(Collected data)
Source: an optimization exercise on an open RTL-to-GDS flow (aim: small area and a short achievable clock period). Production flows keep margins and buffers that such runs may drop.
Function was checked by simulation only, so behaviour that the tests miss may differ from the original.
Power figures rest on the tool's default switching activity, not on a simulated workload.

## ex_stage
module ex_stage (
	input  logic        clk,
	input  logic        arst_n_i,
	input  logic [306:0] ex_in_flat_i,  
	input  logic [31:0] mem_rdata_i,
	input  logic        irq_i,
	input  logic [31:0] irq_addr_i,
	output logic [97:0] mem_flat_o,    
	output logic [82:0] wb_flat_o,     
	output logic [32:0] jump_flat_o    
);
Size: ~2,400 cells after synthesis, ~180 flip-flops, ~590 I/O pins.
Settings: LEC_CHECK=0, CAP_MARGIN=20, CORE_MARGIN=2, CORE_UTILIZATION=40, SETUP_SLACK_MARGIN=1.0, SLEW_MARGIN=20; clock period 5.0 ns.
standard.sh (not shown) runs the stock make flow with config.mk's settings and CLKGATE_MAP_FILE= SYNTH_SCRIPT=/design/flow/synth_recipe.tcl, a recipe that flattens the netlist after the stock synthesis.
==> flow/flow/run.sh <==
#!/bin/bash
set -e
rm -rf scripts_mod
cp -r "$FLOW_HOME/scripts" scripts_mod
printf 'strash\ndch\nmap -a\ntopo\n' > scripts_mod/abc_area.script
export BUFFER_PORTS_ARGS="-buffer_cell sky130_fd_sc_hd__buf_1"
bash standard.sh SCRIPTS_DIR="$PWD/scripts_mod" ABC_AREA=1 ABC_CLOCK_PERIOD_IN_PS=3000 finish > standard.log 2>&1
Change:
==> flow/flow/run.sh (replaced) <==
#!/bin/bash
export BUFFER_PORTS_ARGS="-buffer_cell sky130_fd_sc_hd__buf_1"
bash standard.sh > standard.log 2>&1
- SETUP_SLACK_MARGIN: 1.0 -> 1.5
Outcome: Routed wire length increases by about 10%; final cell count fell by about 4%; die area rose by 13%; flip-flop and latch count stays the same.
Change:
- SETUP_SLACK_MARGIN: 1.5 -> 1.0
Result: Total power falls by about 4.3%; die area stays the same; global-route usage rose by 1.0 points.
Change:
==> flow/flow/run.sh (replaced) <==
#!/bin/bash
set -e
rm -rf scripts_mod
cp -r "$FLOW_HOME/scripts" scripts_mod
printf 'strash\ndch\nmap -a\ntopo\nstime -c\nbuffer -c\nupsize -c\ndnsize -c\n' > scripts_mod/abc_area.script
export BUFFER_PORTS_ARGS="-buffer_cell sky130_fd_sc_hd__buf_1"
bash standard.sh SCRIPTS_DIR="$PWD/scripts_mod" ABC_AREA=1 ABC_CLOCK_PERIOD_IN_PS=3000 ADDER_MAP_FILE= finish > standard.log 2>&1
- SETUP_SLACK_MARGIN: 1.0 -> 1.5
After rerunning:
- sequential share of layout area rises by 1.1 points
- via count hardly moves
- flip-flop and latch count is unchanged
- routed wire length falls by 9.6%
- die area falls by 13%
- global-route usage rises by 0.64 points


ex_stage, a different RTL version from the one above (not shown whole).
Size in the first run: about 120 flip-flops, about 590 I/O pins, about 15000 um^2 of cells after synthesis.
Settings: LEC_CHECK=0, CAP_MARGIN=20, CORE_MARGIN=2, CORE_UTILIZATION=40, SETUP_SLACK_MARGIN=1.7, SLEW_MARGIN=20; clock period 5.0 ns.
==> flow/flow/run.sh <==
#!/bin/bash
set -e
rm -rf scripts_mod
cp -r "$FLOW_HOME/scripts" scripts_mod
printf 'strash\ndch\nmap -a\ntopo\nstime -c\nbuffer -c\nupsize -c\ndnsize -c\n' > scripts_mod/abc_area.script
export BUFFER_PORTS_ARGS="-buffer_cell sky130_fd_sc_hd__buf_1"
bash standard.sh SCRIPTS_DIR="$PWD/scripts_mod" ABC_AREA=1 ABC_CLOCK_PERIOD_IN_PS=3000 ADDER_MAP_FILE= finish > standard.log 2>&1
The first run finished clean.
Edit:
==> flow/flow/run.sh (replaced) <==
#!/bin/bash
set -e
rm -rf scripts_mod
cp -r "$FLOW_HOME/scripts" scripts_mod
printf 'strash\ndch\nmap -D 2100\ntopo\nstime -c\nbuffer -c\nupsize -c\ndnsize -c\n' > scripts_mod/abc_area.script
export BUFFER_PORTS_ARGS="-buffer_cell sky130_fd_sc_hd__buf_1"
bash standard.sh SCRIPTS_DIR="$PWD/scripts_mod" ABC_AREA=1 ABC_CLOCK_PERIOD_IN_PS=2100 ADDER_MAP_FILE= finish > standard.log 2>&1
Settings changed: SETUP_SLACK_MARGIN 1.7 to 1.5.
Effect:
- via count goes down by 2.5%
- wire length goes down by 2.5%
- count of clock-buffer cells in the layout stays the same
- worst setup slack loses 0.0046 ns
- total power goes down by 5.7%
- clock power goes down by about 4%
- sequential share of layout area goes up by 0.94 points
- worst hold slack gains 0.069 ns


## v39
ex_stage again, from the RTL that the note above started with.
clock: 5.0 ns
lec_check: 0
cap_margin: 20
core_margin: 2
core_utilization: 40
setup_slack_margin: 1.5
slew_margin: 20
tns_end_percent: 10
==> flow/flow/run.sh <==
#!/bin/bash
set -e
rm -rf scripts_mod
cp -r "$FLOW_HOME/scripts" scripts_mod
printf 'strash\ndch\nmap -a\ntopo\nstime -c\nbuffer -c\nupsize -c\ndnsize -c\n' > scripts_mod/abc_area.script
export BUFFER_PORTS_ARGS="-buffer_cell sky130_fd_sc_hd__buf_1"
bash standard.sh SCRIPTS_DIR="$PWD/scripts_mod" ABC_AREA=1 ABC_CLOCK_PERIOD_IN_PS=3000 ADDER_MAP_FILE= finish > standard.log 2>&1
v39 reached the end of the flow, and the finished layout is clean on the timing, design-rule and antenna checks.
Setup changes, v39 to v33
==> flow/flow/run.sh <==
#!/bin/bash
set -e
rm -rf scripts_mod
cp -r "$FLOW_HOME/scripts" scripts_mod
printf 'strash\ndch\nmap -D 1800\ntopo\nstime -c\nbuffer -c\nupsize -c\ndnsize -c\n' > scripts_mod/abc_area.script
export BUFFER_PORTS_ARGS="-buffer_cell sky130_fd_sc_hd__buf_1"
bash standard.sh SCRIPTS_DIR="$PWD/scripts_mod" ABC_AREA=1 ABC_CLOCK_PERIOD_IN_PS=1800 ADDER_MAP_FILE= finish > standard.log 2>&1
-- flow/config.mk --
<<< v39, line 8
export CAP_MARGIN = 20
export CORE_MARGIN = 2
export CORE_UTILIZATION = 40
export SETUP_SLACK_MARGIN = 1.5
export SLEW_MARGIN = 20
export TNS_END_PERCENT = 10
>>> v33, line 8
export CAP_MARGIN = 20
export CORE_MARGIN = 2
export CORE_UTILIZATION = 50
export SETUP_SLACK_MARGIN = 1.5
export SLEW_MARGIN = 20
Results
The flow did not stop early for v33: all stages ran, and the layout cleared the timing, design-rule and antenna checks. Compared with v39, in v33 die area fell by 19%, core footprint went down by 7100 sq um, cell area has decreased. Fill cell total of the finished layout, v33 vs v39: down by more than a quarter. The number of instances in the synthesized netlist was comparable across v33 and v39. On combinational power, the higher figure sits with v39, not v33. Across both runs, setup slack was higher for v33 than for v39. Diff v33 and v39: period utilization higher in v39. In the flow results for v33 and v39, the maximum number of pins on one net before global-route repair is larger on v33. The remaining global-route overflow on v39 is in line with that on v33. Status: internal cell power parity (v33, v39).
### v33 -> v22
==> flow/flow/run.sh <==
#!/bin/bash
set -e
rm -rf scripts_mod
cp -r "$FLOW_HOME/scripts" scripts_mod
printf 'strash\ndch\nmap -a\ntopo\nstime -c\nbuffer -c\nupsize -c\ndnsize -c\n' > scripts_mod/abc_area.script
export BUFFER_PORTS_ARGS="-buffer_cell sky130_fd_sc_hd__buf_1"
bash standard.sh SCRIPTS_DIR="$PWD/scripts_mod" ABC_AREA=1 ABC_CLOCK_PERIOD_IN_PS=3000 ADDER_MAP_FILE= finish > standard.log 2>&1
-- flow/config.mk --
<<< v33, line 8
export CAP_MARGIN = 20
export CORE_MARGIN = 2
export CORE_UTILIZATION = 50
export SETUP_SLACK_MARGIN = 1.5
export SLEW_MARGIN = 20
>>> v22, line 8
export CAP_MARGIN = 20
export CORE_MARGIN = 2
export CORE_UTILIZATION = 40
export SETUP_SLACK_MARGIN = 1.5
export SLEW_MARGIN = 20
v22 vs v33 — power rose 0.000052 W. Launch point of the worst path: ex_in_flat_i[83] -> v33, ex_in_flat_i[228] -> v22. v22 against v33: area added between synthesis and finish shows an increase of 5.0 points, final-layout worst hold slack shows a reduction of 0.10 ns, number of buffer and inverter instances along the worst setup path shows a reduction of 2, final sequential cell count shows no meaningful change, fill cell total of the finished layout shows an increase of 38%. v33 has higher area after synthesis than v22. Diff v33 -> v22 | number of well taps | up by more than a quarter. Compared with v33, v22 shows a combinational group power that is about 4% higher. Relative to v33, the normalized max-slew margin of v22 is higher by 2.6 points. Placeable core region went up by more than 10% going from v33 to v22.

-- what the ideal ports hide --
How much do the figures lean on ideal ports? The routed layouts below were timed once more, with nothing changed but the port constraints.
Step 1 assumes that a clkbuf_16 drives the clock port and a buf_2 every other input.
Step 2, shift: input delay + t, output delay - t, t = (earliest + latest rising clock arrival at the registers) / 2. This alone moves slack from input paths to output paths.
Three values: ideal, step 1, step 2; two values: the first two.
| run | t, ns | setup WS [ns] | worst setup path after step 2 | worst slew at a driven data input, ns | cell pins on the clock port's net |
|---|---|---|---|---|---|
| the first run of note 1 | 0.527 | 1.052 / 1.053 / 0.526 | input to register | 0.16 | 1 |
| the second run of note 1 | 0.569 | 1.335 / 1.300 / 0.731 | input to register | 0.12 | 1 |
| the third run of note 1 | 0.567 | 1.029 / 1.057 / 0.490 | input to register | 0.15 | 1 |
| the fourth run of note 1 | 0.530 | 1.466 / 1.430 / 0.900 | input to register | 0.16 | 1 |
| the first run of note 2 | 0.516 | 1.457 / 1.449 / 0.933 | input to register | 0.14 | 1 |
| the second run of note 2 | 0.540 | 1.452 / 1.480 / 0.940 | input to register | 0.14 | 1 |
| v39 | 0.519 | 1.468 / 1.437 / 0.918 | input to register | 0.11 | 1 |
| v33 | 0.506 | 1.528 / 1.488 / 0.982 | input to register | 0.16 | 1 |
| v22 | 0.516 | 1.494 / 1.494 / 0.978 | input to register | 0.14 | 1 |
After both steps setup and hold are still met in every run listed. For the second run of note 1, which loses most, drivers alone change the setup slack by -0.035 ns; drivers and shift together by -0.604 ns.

» TASK REQUIREMENTS
Scan the entries above for the word "ideal". Report the lines that hold it.

» SOLUTION FOR THIS PROBLEM
-- what the ideal ports hide --
How much do the figures lean on ideal ports? The routed layouts below were timed once more, with nothing changed but the port constraints.
Three values: ideal, step 1, step 2; two values: the first two.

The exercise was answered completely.